What you should do: Extract each line of the records below that contains the word "convYodd".

Collected data:
---------------
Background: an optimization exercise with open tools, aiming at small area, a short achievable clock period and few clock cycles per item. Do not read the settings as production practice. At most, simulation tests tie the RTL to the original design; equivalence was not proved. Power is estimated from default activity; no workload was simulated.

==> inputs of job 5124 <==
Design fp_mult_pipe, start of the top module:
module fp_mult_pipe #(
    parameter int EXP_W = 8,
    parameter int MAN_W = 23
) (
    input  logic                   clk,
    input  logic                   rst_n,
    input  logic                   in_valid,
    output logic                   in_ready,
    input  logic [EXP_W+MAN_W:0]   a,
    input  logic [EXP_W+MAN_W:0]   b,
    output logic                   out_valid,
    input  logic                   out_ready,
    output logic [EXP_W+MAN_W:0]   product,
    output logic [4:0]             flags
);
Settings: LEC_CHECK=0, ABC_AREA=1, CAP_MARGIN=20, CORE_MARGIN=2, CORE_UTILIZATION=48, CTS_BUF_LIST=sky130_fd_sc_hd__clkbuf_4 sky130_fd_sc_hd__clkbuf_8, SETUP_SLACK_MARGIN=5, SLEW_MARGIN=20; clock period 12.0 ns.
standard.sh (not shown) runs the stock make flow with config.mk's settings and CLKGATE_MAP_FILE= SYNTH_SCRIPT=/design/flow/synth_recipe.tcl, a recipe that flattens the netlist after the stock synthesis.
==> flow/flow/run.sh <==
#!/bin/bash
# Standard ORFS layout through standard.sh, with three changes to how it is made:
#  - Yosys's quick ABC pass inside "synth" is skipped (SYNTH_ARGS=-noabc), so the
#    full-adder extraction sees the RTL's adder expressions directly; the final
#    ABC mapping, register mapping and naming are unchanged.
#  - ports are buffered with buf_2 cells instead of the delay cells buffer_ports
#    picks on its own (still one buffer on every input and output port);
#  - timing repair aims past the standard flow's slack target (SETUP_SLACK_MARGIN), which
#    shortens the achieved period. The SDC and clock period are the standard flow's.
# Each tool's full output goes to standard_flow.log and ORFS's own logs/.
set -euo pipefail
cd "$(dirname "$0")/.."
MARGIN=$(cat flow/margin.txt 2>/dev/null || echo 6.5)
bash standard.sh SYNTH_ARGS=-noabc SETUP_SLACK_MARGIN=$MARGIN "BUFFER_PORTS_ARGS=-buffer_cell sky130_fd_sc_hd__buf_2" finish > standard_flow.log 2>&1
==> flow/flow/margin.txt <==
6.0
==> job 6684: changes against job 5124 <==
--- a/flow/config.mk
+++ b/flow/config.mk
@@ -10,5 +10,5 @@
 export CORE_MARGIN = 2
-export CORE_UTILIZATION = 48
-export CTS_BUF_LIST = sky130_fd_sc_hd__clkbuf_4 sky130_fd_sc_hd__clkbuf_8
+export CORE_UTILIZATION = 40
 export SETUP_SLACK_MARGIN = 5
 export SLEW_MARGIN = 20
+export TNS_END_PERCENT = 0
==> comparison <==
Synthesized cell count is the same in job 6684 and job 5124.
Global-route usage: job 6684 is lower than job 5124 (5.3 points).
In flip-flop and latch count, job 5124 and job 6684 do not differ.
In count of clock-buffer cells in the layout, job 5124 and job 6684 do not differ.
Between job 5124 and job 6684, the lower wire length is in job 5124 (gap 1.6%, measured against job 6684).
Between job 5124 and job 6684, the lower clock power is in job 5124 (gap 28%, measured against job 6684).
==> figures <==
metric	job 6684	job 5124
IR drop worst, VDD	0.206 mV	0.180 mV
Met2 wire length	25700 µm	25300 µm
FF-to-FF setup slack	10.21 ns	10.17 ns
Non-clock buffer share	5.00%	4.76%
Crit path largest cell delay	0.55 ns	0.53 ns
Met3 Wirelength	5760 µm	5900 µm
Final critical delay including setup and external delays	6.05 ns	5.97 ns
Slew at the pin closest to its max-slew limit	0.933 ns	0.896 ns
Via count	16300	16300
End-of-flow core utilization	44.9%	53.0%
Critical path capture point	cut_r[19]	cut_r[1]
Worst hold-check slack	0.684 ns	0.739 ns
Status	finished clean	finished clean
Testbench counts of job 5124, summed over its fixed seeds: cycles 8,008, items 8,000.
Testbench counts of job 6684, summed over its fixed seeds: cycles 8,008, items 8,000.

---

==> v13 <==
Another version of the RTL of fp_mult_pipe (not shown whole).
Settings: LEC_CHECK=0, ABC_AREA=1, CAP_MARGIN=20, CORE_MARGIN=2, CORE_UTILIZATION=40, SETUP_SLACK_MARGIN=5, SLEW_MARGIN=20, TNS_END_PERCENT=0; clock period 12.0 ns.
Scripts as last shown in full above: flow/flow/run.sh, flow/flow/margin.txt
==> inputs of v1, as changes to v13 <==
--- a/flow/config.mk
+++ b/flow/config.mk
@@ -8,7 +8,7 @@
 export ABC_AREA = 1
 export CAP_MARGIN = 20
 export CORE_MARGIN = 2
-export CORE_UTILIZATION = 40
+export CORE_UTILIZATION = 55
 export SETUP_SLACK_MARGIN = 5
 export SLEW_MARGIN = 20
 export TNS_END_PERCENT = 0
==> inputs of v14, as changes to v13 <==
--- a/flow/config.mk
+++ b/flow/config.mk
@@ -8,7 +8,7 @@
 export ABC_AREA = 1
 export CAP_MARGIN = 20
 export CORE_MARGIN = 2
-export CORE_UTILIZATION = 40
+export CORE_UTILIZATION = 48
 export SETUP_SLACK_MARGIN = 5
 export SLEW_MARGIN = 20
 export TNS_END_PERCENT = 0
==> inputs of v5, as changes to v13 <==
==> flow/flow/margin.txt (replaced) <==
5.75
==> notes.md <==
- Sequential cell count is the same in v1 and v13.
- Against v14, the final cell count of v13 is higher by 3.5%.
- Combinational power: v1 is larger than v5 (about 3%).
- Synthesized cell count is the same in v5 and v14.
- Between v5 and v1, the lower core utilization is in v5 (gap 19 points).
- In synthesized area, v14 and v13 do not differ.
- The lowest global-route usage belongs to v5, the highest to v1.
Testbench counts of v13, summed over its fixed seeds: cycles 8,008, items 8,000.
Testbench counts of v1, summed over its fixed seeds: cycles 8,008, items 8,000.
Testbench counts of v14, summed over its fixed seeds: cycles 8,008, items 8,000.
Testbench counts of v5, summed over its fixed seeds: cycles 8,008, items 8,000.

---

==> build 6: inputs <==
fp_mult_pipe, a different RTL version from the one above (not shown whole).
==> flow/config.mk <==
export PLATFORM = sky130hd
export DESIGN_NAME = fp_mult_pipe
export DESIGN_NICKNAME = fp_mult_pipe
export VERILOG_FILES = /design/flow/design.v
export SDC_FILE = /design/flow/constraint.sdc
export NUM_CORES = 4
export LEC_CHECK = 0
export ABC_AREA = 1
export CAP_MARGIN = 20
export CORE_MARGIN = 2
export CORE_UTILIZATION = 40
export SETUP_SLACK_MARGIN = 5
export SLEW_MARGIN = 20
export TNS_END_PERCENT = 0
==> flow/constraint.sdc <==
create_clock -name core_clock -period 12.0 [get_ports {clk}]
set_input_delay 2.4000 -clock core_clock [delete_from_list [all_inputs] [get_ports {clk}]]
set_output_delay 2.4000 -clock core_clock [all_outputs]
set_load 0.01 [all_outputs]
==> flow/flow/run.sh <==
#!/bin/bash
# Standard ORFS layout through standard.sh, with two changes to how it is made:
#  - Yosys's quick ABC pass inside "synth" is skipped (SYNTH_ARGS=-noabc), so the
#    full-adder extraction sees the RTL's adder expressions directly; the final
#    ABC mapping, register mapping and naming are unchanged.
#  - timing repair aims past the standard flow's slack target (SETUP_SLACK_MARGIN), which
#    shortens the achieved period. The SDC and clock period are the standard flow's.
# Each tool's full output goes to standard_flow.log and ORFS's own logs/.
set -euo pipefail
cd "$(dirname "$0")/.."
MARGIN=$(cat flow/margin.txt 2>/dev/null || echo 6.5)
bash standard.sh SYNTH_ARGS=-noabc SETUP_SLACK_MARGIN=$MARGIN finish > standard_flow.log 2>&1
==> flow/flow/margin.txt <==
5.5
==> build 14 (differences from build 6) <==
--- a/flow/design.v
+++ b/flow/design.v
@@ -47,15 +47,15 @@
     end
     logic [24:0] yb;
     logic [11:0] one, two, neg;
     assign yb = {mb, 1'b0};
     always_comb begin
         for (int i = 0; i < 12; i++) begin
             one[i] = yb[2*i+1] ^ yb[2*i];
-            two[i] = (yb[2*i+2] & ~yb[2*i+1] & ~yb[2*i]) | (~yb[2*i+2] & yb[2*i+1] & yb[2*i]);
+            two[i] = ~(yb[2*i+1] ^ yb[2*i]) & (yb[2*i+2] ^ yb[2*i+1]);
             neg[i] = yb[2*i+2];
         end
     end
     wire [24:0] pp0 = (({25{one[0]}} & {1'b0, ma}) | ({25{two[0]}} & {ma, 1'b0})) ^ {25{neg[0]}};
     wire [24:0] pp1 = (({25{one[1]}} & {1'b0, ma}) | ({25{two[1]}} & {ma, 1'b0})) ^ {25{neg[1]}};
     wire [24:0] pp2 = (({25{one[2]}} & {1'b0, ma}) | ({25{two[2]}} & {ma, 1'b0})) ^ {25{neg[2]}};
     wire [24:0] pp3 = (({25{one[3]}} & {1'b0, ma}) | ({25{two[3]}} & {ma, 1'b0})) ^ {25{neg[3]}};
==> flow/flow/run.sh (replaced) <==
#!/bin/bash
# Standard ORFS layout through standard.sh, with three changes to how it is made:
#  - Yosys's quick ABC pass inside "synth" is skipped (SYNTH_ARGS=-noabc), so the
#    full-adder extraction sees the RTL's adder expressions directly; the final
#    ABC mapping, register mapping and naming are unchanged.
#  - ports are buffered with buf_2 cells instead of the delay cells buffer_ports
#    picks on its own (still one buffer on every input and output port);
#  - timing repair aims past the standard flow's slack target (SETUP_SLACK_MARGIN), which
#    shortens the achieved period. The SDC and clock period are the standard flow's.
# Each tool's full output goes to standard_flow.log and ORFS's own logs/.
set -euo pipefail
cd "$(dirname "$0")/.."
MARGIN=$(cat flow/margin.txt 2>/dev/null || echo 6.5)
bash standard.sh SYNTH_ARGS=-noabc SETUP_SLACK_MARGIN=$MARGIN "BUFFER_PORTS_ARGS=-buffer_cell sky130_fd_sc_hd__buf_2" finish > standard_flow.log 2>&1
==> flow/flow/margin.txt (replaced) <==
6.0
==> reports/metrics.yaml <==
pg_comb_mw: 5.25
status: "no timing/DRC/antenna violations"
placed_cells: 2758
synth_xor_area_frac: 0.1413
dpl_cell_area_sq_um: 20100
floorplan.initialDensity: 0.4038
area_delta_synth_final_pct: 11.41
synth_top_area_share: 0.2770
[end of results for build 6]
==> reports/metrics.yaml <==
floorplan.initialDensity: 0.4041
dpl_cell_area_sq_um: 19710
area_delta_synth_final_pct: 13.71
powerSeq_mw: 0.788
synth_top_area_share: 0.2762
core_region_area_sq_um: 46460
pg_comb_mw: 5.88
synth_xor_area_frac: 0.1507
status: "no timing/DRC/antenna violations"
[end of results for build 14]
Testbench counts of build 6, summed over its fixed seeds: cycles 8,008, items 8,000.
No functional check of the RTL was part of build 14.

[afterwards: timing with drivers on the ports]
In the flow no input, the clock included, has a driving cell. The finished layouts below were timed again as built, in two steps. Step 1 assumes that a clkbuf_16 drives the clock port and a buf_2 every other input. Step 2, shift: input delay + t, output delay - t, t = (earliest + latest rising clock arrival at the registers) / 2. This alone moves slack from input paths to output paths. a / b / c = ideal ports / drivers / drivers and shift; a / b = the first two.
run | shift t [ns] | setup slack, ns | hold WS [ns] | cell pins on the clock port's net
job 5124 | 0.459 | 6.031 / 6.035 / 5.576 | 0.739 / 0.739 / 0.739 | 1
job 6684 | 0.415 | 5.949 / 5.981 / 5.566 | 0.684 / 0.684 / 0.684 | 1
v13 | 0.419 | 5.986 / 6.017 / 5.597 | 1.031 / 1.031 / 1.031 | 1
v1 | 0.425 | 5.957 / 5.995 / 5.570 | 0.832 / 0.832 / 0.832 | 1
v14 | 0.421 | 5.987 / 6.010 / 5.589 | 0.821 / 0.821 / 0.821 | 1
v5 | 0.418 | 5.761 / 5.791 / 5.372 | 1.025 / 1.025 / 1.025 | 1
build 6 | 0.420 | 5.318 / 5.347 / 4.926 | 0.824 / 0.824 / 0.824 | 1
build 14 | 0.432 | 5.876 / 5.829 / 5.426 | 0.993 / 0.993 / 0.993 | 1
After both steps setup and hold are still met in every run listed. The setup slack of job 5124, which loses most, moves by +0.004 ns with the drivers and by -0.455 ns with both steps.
---------------
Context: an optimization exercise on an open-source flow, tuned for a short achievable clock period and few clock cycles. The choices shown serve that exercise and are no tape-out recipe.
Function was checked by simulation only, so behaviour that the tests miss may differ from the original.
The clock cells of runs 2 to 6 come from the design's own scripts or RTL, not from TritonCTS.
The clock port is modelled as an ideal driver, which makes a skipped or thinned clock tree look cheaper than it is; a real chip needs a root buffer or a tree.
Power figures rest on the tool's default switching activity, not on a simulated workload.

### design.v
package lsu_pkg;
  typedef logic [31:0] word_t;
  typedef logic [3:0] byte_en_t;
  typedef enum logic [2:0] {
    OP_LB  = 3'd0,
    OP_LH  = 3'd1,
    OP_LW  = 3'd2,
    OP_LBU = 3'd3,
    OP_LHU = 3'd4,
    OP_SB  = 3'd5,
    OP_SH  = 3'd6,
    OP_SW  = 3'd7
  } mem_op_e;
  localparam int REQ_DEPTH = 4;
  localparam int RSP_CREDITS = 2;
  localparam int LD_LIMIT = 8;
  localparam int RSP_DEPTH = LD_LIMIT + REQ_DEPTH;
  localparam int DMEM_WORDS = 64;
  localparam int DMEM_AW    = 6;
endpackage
---------------
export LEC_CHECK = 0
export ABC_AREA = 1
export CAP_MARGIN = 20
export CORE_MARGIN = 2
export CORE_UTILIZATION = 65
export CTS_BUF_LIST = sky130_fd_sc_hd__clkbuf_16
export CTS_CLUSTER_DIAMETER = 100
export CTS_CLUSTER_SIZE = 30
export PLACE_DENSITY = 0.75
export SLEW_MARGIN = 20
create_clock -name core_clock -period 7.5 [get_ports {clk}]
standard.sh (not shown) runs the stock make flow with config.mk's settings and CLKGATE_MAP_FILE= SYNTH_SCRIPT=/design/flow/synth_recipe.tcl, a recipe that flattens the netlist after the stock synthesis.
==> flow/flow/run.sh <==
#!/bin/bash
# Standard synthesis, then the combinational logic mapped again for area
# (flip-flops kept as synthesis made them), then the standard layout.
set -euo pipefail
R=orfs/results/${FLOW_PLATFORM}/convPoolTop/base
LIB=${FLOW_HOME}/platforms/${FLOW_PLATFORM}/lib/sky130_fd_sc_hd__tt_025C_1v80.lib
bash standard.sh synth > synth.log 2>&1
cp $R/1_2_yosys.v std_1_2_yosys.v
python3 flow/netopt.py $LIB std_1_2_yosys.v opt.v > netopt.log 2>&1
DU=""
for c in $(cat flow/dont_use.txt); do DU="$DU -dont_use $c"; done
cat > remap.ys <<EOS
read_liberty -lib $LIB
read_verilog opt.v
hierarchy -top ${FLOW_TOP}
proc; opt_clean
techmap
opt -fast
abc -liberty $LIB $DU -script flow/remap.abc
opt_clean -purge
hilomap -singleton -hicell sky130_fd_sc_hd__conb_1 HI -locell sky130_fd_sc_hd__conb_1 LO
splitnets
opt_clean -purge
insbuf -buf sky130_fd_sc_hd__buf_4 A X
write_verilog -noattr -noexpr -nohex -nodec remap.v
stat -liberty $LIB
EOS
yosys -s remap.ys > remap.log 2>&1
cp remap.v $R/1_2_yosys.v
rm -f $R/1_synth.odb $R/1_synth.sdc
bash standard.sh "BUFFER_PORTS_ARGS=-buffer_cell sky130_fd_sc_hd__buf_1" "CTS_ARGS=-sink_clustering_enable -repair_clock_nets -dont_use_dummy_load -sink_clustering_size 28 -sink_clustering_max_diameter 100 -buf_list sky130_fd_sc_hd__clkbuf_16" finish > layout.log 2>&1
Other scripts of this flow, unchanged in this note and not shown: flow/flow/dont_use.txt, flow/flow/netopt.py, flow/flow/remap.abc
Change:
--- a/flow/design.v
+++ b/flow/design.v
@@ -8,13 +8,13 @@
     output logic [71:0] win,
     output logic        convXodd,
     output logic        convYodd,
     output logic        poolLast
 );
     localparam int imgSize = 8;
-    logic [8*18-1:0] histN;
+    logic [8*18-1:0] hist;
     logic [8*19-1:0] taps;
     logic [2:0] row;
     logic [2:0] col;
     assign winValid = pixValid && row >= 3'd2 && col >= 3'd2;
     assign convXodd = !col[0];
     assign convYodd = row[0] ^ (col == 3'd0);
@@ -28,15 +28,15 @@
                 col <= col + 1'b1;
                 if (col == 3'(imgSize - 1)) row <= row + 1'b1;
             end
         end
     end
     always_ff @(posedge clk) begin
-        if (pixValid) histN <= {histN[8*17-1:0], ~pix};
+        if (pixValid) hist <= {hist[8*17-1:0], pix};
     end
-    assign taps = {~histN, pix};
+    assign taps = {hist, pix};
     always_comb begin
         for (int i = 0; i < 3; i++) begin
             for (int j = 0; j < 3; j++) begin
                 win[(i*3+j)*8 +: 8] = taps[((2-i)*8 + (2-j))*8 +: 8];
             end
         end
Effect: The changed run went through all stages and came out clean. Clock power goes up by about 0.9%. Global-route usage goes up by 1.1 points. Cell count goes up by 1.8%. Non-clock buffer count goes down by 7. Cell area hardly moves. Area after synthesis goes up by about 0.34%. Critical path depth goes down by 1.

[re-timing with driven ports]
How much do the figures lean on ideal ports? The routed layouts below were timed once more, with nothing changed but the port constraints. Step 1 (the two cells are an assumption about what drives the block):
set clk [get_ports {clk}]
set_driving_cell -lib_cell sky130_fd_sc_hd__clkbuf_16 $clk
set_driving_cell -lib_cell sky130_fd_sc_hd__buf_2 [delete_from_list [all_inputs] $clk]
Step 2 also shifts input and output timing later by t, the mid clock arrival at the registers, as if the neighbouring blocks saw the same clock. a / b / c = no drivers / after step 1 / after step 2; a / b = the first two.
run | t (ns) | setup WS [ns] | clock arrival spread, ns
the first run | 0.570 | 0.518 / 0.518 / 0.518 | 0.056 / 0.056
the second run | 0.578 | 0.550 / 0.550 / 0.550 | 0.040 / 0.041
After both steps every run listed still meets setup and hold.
---------------
Expected answer:
     output logic        convYodd,
     assign convYodd = row[0] ^ (col == 3'd0);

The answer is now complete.